Si la société de promotion indique que le conflit se trouve entre son boxeur et DAZN, Canelo ne l’entend donc pas de cette simple oreille. Alors que son contrat ne contient aucune obligation d’affronter "un adversaire spécifique" mais celle d’adversaires "mutuellement sélectionnés" par les trois parties sans accord "bloqué de façon non raisonnable" par l’une d’elles, le Mexicain accuse Golden Boy d’avoir affirmé à DAZN qu’il allait affronter Golovkin en 2019 et de leur avoir accordé la possibilité de rejeter de potentiels adversaires unilatéralement, "des promesses qui excédaient ou étaient inconsistantes avec les termes de son contrat" et dont il n’était pas au courant mais que son promoteur utiliserait désormais comme "excuses pour son échec à approuver et payer les combats d’Alvarez à l’automne 2020 et au-delà".

De La Hoya, Masvidal ou Khabib, adversaires "premium"

La qualité des adversaires proposés se trouve également au centre de la bisbille. Selon le journaliste Dan Rafael, auteur de l'article pour BoxingScene, le contrat de Canelo avec DAZN le contraint à affronter un adversaire "premium" chaque année. Golovkin est considéré dans cette catégorie.

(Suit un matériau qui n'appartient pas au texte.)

File: config.mk
export PLATFORM = sky130hd
export DESIGN_NAME = mastermind_feedback_flat
export DESIGN_NICKNAME = d
export VERILOG_FILES = /design/src/rtl/mastermind_feedback_pkg.sv /design/src/rtl/mastermind_feedback_if.sv /design/src/rtl/mastermind_color_count.sv /design/src/rtl/mastermind_feedback.sv /design/src/flat_wrapper.sv
export SDC_FILE = /design/constraint.sdc
export NUM_CORES = 1
export LEC_CHECK = 0
export ABC_CLOCK_PERIOD_IN_PS = 7000
export BUFFER_PORTS_ARGS = -buffer_cell sky130_fd_sc_hd__buf_2
export CORE_ASPECT_RATIO = 2
export CORE_MARGIN = 5
export CORE_UTILIZATION = 50
export CTS_BUF_LIST = sky130_fd_sc_hd__clkbuf_16
export CTS_CLUSTER_DIAMETER = 30
export DETAILED_ROUTE_END_ITERATION = 8
export PLACE_DENSITY = 0.79
export RECOVER_POWER = 50
export SLEW_MARGIN = 40
export SYNTH_ARGS = -nofsm -noshare
export SYNTH_HDL_FRONTEND = slang
export SYNTH_SLANG_ARGS = --single-unit
export TNS_END_PERCENT = 30
File: constraint.sdc
create_clock -name Clk -period 7 [get_ports Clk]
set_clock_uncertainty 0.1 [all_clocks]
set_input_delay 0.7 -clock Clk [delete_from_list [all_inputs] [get_ports Clk]]
set_output_delay 0.7 -clock Clk [all_outputs]
set_load 0.02 [all_outputs]
File: src/rtl/mastermind_feedback_pkg.sv
// Shared widths, colour codes, FSM encoding and peg helpers
// for the mastermind scoring stage.
package mastermind_feedback_pkg;

  localparam int COLOR_W  = 3;
  localparam int N_PEGS   = 4;
  localparam int N_ROWS   = 6;
  localparam int N_COLORS = 6;
  localparam int CODE_W   = N_PEGS * COLOR_W;
  localparam int SLOT_W   = 6;
  localparam int FB_W     = N_ROWS * SLOT_W;

  localparam logic [COLOR_W-1:0] COLOR_EMPTY = 3'd0;
  localparam logic [COLOR_W-1:0] LAST_COLOR  = 3'(N_COLORS);

  localparam logic [1:0] S_IDLE   = 2'd0;
  localparam logic [1:0] S_EXACT  = 2'd1;
  localparam logic [1:0] S_COLOR  = 2'd2;
  localparam logic [1:0] S_FINISH = 2'd3;

  function automatic logic [COLOR_W-1:0] peg(
    input logic [CODE_W-1:0] code,
    input int                i
  );
    return code[i*COLOR_W +: COLOR_W];
  endfunction

  function automatic logic is_color(input logic [COLOR_W-1:0] c);
    return (c != COLOR_EMPTY) && (c <= LAST_COLOR);
  endfunction

endpackage

File: src/rtl/mastermind_feedback_if.sv
// Request/result bundle between mastermind_core (master)
// and the feedback scorer (slave).
interface mastermind_feedback_if;
  import mastermind_feedback_pkg::*;

  logic              clear;
  logic              start;
  logic [CODE_W-1:0] guess;
  logic [CODE_W-1:0] answer;
  logic [2:0]        row;
  logic              busy;
  logic              done;
  logic [2:0]        exact;
  logic [2:0]        partial;
  logic              win;
  logic [FB_W-1:0]   feedback_flat;

  modport master (
    output clear, start, guess, answer, row,
    input  busy, done, exact, partial, win, feedback_flat
  );

  modport slave (
    input  clear, start, guess, answer, row,
    output busy, done, exact, partial, win, feedback_flat
  );

endinterface

File: src/rtl/mastermind_color_count.sv
// Counts how many pegs of a packed code carry a given colour.
// Purely combinational; one instance per code.
module mastermind_color_count
  import mastermind_feedback_pkg::*;
(
  input  logic [CODE_W-1:0]  i_code,
  input  logic [COLOR_W-1:0] i_color,
  output logic [2:0]         o_count
);

  always_comb begin
    o_count = 3'd0;
    for (int i = 0; i < N_PEGS; i++) begin
      if (peg(i_code, i) == i_color)
        o_count = o_count + 3'd1;
    end
  end

endmodule

File: src/rtl/mastermind_feedback.sv
// Guess scorer: exact count in one cycle, then one colour per
// cycle for the colour-match total; fixed 8-cycle latency.
module mastermind_feedback
  import mastermind_feedback_pkg::*;
(
  input  logic                 Clk,
  input  logic                 Reset,
  mastermind_feedback_if.slave bus
);

  logic [1:0]         r_state;
  logic [CODE_W-1:0]  r_guess;
  logic [CODE_W-1:0]  r_answer;
  logic [2:0]         r_row;
  logic [2:0]         r_exact_r;
  logic [2:0]         r_total;
  logic [COLOR_W-1:0] r_c;
  logic [2:0]         r_exact;
  logic [2:0]         r_partial;
  logic               r_done;
  logic               r_win;
  logic [FB_W-1:0]    r_fb;

  logic [2:0] w_cnt_g;
  logic [2:0] w_cnt_a;
  logic [2:0] w_min;
  logic [2:0] w_exact;
  logic [2:0] w_partial;

  mastermind_color_count u_cnt_g (
    .i_code  (r_guess),
    .i_color (r_c),
    .o_count (w_cnt_g)
  );

  mastermind_color_count u_cnt_a (
    .i_code  (r_answer),
    .i_color (r_c),
    .o_count (w_cnt_a)
  );

  assign w_min = (w_cnt_g < w_cnt_a) ? w_cnt_g : w_cnt_a;

  // Empty (0) and invalid (7) pegs never count as exact hits
  always_comb begin
    w_exact = 3'd0;
    for (int i = 0; i < N_PEGS; i++) begin
      if (peg(r_guess, i) == peg(r_answer, i) &&
          is_color(peg(r_guess, i)))
        w_exact = w_exact + 3'd1;
    end
  end

  assign w_partial = r_total - r_exact_r;

  always_ff @(posedge Clk or posedge Reset) begin
    if (Reset) begin
      r_state   <= S_IDLE;
      r_guess   <= '0;
      r_answer  <= '0;
      r_row     <= '0;
      r_exact_r <= '0;
      r_total   <= '0;
      r_c       <= '0;
      r_exact   <= '0;
      r_partial <= '0;
      r_done    <= 1'b0;
      r_win     <= 1'b0;
      r_fb      <= '0;
    end else if (bus.clear) begin
      r_state   <= S_IDLE;
      r_exact_r <= '0;
      r_total   <= '0;
      r_c       <= '0;
      r_exact   <= '0;
      r_partial <= '0;
      r_done    <= 1'b0;
      r_win     <= 1'b0;
      r_fb      <= '0;
    end else begin
      r_done <= 1'b0;
      unique case (r_state)
        S_IDLE: begin
          if (bus.start) begin
            r_guess  <= bus.guess;
            r_answer <= bus.answer;
            r_row    <= bus.row;
            r_state  <= S_EXACT;
          end
        end
        S_EXACT: begin
          r_exact_r <= w_exact;
          r_total   <= 3'd0;
          r_c       <= 3'd1;
          r_state   <= S_COLOR;
        end
        S_COLOR: begin
          r_total <= r_total + w_min;
          r_c     <= r_c + 3'd1;
          if (r_c == LAST_COLOR)
            r_state <= S_FINISH;
        end
        S_FINISH: begin
          r_exact   <= r_exact_r;
          r_partial <= w_partial;
          r_done    <= 1'b1;
          r_win     <= (r_exact_r == 3'd4);
          for (int r = 0; r < N_ROWS; r++) begin
            if (r_row == 3'(r))
              r_fb[r*SLOT_W +: SLOT_W] <= {r_exact_r, w_partial};
          end
          r_state <= S_IDLE;
        end
        default: r_state <= S_IDLE;
      endcase
    end
  end

  assign bus.busy          = (r_state != S_IDLE);
  assign bus.done          = r_done;
  assign bus.exact         = r_exact;
  assign bus.partial       = r_partial;
  assign bus.win           = r_win;
  assign bus.feedback_flat = r_fb;

endmodule

File: src/flat_wrapper.sv
// flat-port wrapper written by rule: the top's interface ports become plain ports
module mastermind_feedback_flat import mastermind_feedback_pkg::*;
  (Clk, Reset, bus_clear, bus_start, bus_guess, bus_answer, bus_row, bus_busy, bus_done, bus_exact, bus_partial, bus_win, bus_feedback_flat);
  mastermind_feedback_if bus_i ();
  input  logic Clk;
  input  logic Reset;
  input wire logic [$bits(bus_i.clear)-1:0] bus_clear;
  input wire logic [$bits(bus_i.start)-1:0] bus_start;
  input wire logic [$bits(bus_i.guess)-1:0] bus_guess;
  input wire logic [$bits(bus_i.answer)-1:0] bus_answer;
  input wire logic [$bits(bus_i.row)-1:0] bus_row;
  output wire logic [$bits(bus_i.busy)-1:0] bus_busy;
  output wire logic [$bits(bus_i.done)-1:0] bus_done;
  output wire logic [$bits(bus_i.exact)-1:0] bus_exact;
  output wire logic [$bits(bus_i.partial)-1:0] bus_partial;
  output wire logic [$bits(bus_i.win)-1:0] bus_win;
  output wire logic [$bits(bus_i.feedback_flat)-1:0] bus_feedback_flat;
  assign bus_i.clear = bus_clear;
  assign bus_i.start = bus_start;
  assign bus_i.guess = bus_guess;
  assign bus_i.answer = bus_answer;
  assign bus_i.row = bus_row;
  assign bus_busy = bus_i.busy;
  assign bus_done = bus_i.done;
  assign bus_exact = bus_i.exact;
  assign bus_partial = bus_i.partial;
  assign bus_win = bus_i.win;
  assign bus_feedback_flat = bus_i.feedback_flat;
  mastermind_feedback u_core (.Clk(Clk), .Reset(Reset), .bus(bus_i));
endmodule
; ---- Word level (Yosys, flattened, before mapping)
; Index checks and enable logic that the tools add are counted.
[totals]
regBits = 82
elab_cells = 130
[op_classes]
eq_ne = 24
bitwise_logic = 1
addsub = 12
n_reduce_logical = 32
magnitude_cmp = 5
n_mux = 39
[ops]
columns = operator, count
row1 = $mux W36, 2
row2 = $mux W3, 18
row3 = $eq A3 B3 Y1, 12
row4 = $mux W6, 6
row5 = $add A3 B1 Y3 const B, 9
row6 = $reduce_bool A2 Y1, 9
row7 = $reduce_bool A3 Y1, 5
row8 = $reduce_and A2 Y1, 7
row9 = $eq A3 B3 Y1 const B, 4
row10 = $le A3 B3 Y1 const B, 4
row11 = $pmux W3 S2, 2
row12 = $logic_and A1 B1 Y1, 8
row13 = $pmux W2 S4, 1
row14 = $mux W1, 7
row15 = $eq A3 B2 Y1 const B, 2
row16 = $mux W2, 3
row17 = $eq A2 B2 Y1 const B, 2
row18 = $add A3 B3 Y3, 1
row19 = $eq A3 B1 Y1 const B, 1
row20 = $logic_not A3 Y1, 1
row21 = $lt A3 B3 Y1, 1
row22 = $ne A3 B2 Y1 const B, 1
row23 = $ne A3 B3 Y1 const B, 1
row24 = $reduce_and A3 Y1, 1
row25 = 5 further kinds, 5

; ---- Logic depth before layout (Yosys ltp)
[depth]
depth_word = 13
depth_mapped = 20
ltp_nobuf = 19

; ---- By module
; Synthesis repeated with hierarchy kept, for this count alone.
[unflattened]
cells_unflattened = 424
area_unflattened_um2 = 4464.3
[by_module_without_submodules]
columns = module, n_inst, area_per_inst_um2, cells_each, seq_area_each_um2
row1 = mastermind_feedback, 1, 3936.3, 364, 2052.0
row2 = mastermind_color_count, 2, 264.0, 30, 0.0

; ---- Least setup slack after synthesis
; OpenSTA, ideal clock, no wires.
[synth_path]
kind = reg2reg
startpoint = register u_core.r_c[0]
endpoint = register u_core.r_total[2]
path_stages_with_launch = 20
setup_ns = 0.132
path_slack_ns = 3.169
arrival_time_ns = 3.599
t_required_ns = 6.768
path_cell_list = dfrtp_1 buf_6 xnor2_1 and3_1 ha_1 or4_1 nand2_1 ha_1 nand2_1 xnor2_1 ha_1 inv_1 a21oi_1 a21oi_1 a21oi_1 ha_1 fa_1 xnor2_1 a21oi_1 nor2_1
[synth_via]
elab_chain_cells = 13
[synth_rtl]
columns = element, line_no
row1 = "start, declared", mastermind_feedback.sv:17  ; logic [COLOR_W-1:0] r_c;
row2 = "start signal, assigned", mastermind_feedback.sv:99  ; r_c <= r_c + 3'd1;
row3 = $eq A3 B3 Y1, mastermind_color_count.sv:14  ; if (peg(i_code, i) == i_color)
row4 = $mux W1, mastermind_color_count.sv:14
row5 = $add A3 B1 Y3, mastermind_color_count.sv:15  ; o_count = o_count + 3'd1;
row6 = $mux W3, mastermind_color_count.sv:14
row7 = $add A3 B1 Y3, mastermind_color_count.sv:15
row8 = $mux W3, mastermind_color_count.sv:14
row9 = $add A3 B1 Y3, mastermind_color_count.sv:15
row10 = $mux W3, mastermind_color_count.sv:14
row11 = $lt A3 B3 Y1, mastermind_feedback.sv:42  ; assign w_min = (w_cnt_g < w_cnt_a) ? w_cnt_g : w_cnt_a;
row12 = $mux W3 *, mastermind_feedback.sv:42
row13 = $add A3 B3 Y3 *, mastermind_feedback.sv:98  ; r_total <= r_total + w_min;
row14 = $pmux W3 S2 *, mastermind_feedback.sv:82  ; unique case (r_state)
row15 = $mux W3 *, mastermind_feedback.sv:70  ; end else if (bus.clear) begin
row16 = "end signal, assigned", mastermind_feedback.sv:98
row17 = "end, declared", mastermind_feedback.sv:16  ; logic [2:0] r_total;
; Every way passes the cells marked *; elsewhere a longest branch is shown, timed or not.
; A chain may end at the register's enable or synchronous reset.

==> qor.yml <==
outcome: "finished with violations"
violations: "capacitance limit, slew limit"
finalWeightedCongestion: 0.796
synth_cells: 418
row_count: 48
worst-r2r-setup-slack_ns: 2.80
power.share.clock_pct: 22.4
wl_per_cell_um: 16.5
p_sw_w: 0.000850
hpwl_mm: 7.22
insertion_delay_ns: 0.34
min_path_type: "flip-flop to flip-flop"
via_per_inst: 5.54
switching_share_pct: 39.9
setup_violations: 0
grt_first_pass_wirelength_mm: 16.2
cts_made_buffers: 9
avgSynthCellArea_um2: 10.7
cp_common_cell: "clkbuf_1"
fin_nets: 540
yosys_most_used_dff: "dfrtp_1"
drcViolationCount: 0
synth-seq-cells: 82
rsz0062_at_grt: "no"
intPower_w: 0.00128
synth_fa_ha_area_share_pct: 6.78
synth-simple-area-share_pct: 13.8
wirelength_mm: 9.77
synth_top_family_by_area: "multiplexers"
ant_nets: 0
num_vias: 3273
core-area_um2: 8710
layout_commonest_cell: "dfrtp_1"
cts_root_buffer: "clkbuf_16"
pin_count: 76
start_util_pct: 51.3
finalCritPeriodShare_pct: 63.9
grt_max_degree: 83
max-cap-violations: 1
cts_hold_buf: 0
cts_resized: 0
end_kind: "asynchronous set/reset pin"
port_buffers: 75
drt_pre_antenna_iters: 4
critPathTopFamily: "buffers and inverters"
fmax_ghz: 0.224
ys.warnings.count: 0
cp-start-kind: "primary input"
drv_slew: 83
critical_path.slowest_cell: "clkbuf_1"
syn2layout_area_growth_pct: 16.2
maxSlewHeadroom_pct: -182
syn_area_um2: 4470
synth_compound_area_share_pct: 7.45
worstSetupPathType: "primary input to asynchronous set/reset pin"
comb_power_share_pct: 41.6
slowest_delay_ns: 2.97
antenna_cells: 0
synthArstFlopShare_pct: 100
synth_edf_count: 0
die_x_um: 76.8
ys_seq_area_share_pct: 45.9
cts_max_level: 3
arrival_ns: 3.83
clock_sinks: 82
grt_usage_pct: 18.5
mostFrequentLayoutCells: "dfrtp_1 (82), nor2_1 (63), buf_2 (57)"
grt_pass1_vias: 3514
fp.dieH_um: 144
worst_ep_required_time_ns: 6.36
drt-initial-drc-count: 112
die_area_um2: 11000
clk_pin_slew_ns: 0.06
cts_tree: "done"
synthXorXnorAreaFrac_pct: 8.24
leakagePower_nw: 2.50
grt-ovfl-total: 0
p_per_area_nw_per_um2: 411
cts_setup_buffers: 0
vdd_drop_max_uv: 314
crit_buf_inv: 3
drive_gt1_share_pct: 22.8
critical_path.cell_chain: "clkbuf_1, clkinvlp_2, clkbuf_1"
final-hold-violation-count: 0
syn_nets: 472
ys_types: 44
period_minus_slack_ns: 4.47
seqPwrFrac_pct: 36.0
synth_mux_area_share_pct: 14.0
fin_setup_tns_ns: 0
antenna_found_initial: 0
tightest_slew_ns: 4.24
post-route-util_pct: 59.6
crit_fanout: 82
clockBufferDepth: 2
[registers in the layout (all words and copies together) (netlist names)]
name	flops
u_core.bus.done	1
u_core.bus.exact	3
u_core.bus.feedback_flat	36
u_core.bus.partial	3
u_core.bus.win	1
u_core.r_answer	12
u_core.r_c	3
u_core.r_exact_r	3
u_core.r_guess	12
u_core.r_row	3
u_core.r_state	2
u_core.r_total	3
[synth_stat cells (6+ instances only)]
cell	instances	area (um^2)
a211oi_1	7	52.6
a21oi_1	18	90.1
clkbuf_1	17	63.8
dfrtp_1	82	2050
ha_1	21	263
inv_1	19	71.3
mux2_2	27	304
mux2i_1	32	320
nand2_1	15	56.3
nand3_1	6	30.0
nor2_1	63	236
nor3_1	6	30.0
o21ai_0	7	35.0
xnor2_1	21	184
xor2_1	21	184
[cells by family (layout without fill, tap and decap cells)]
group	Yosys count	in the layout
AO/OA/AOI/OAI	50	50
flip-flops	82	82
multiplexers	59	59
XOR/XNOR	42	42
buffers and inverters	40	113
adder cells (fa/ha/maj)	23	23
AND/OR/NAND/NOR	122	122
[worst min-delay path: stages (launching register included)]
cell and delay [ns]:
dfrtp_1 0.34, nand2_1 0.04, o21ai_0 0.06
[path summary, 6_finish.rpt]
check | start | endpoint | cells after the start
max in group Clk | u_core.r_c[2] | u_core.r_total[2] | 18
max reg2reg | u_core.r_c[2] | u_core.r_total[2] | 18
min in group asynchronous | Reset | u_core.r_answer[0] | 3
max | Reset | u_core.bus.exact[1] | 3
min reg2reg | u_core.bus.feedback_flat[14] | u_core.bus.feedback_flat[14] | 2
min | u_core.bus.feedback_flat[14] | u_core.bus.feedback_flat[14] | 2
[power groups by stage]
stage | sequential, W | clock (W) | combinational [W]
2_1_floorplan | 0.000694 | 0 | 0.000753
3_3_place_gp | 0.000758 | 0 | 0.000836
3_5_place_dp | 0.000775 | 0 | 0.000888
4_1_cts | 0.000767 | 0.000486 | 0.000897
5_1_grt | 0.000789 | 0.000508 | 0.000996
6_report | 0.000768 | 0.000477 | 0.000888
[cell type report]
type | instances | area [um^2]
clock inverters | 7 | 75.1
fillers | 711 | 3520
inverters | 20 | 76.3
multi-input cells | 296 | 2270
well taps | 100 | 125
clock buffers | 9 | 225
flip-flops and latches | 82 | 2050
repair buffers | 77 | 368
[routing by layer]
layer | routed length [um] | up-vias | global-route usage [%]
met5 | 0 | - | 0
met4 | 435 | 0 | 13.1
met3 | 501 | 30 | 3.51
met2 | 5430 | 90 | 33.9
met1 | 3400 | 1588 | 18.4
li1 | - | 1565 | -
[metrics by stage]
| step | instance area [um^2] | setup WS (ns) | instances | hold slack (ns) | power (W) |
|---|---|---|---|---|---|
| finish | 5190 | 2.53 | 591 | 0.385 | 0.00213 |
| global route | 5190 | 1.59 | 591 | 0.422 | 0.00229 |
| CTS | 5220 | 2.77 | 591 | 0.389 | 0.00215 |
| detailed placement | 4920 | 2.81 | 575 | 0.375 | 0.00166 |
| global placement | 4890 | 2.92 | 575 | 0.356 | 0.00159 |
| floorplan | 4470 | 3.17 | 418 | 0.438 | 0.00145 |
Power figures use the tool's default switching activity.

Mais Danny Jacobs et Sergey Kovalev, les deux excellents boxeurs qui ont affronté le Mexicain en 2019, ne le sont par exemple pas, tout comme Saunders et Smith, deux adversaires pourtant approuvés par le diffuseur qui n’a pas fourni au camp Canelo une liste d’adversaires "premium" mais considérerait comme tels Oscar De La Hoya (qui envisage un retour sur les rings à 47 ans et sans avoir boxé depuis 2018) ou encore… les stars du MMA et de l’UFC Jorge Masvidal et Khabib Nurmagomedov!

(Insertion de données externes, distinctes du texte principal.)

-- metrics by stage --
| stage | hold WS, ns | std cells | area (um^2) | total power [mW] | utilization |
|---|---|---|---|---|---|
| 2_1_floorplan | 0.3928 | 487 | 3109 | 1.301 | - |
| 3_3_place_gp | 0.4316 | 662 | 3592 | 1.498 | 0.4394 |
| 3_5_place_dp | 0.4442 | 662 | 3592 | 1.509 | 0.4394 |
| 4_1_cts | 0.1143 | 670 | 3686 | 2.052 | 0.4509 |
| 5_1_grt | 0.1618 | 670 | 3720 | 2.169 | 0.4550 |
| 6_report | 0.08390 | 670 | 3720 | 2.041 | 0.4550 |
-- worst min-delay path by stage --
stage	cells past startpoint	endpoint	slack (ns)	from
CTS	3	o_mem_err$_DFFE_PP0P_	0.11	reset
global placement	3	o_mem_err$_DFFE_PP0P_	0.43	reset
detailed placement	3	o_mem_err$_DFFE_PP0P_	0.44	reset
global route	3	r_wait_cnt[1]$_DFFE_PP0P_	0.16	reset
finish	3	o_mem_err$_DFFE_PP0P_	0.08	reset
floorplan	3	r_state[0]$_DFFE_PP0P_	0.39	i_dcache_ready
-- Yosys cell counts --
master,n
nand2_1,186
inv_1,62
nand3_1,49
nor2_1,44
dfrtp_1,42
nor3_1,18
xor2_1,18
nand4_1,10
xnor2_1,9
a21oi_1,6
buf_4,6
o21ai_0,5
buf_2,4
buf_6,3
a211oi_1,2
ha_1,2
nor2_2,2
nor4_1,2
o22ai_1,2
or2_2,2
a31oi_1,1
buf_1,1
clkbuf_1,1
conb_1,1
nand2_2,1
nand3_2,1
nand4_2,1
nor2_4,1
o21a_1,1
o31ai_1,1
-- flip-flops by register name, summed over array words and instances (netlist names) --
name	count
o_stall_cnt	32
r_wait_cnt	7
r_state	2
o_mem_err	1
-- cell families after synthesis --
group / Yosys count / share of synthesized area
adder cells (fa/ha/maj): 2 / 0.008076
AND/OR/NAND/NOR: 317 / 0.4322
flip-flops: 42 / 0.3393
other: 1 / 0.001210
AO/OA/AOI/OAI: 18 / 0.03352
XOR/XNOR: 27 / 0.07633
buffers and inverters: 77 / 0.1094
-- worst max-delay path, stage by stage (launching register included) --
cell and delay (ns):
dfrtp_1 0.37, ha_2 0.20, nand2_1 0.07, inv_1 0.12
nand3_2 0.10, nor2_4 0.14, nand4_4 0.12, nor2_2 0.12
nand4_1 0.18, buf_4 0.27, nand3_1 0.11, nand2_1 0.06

Bref, et au contraire de ce que dit son contrat qu’il espère voir honoré, le Mexicain ne semble avoir aucune marge de manœuvre. Mais il veut combattre, que ce soit Saunders, Smith ou "GGG", pour lequel l’absence de public lui coûterait pourtant cher après des billetteries qui avaient rapporté respectivement 27 et 24 millions de dollars pour les deux premiers chocs entre les deux. Pourra-t-il le faire sur DAZN? Tout bien observé, on finit par se demander si la plateforme de diffusion (qui serait dans une situation financière difficile) n’a pas réalisé trop tard qu’elle avait fait une grosse erreur en accordant un contrat d’un tel montant à Canelo. Sauf accord, ce qui reste plus que possible, il faudra désormais régler tout ça devant un tribunal.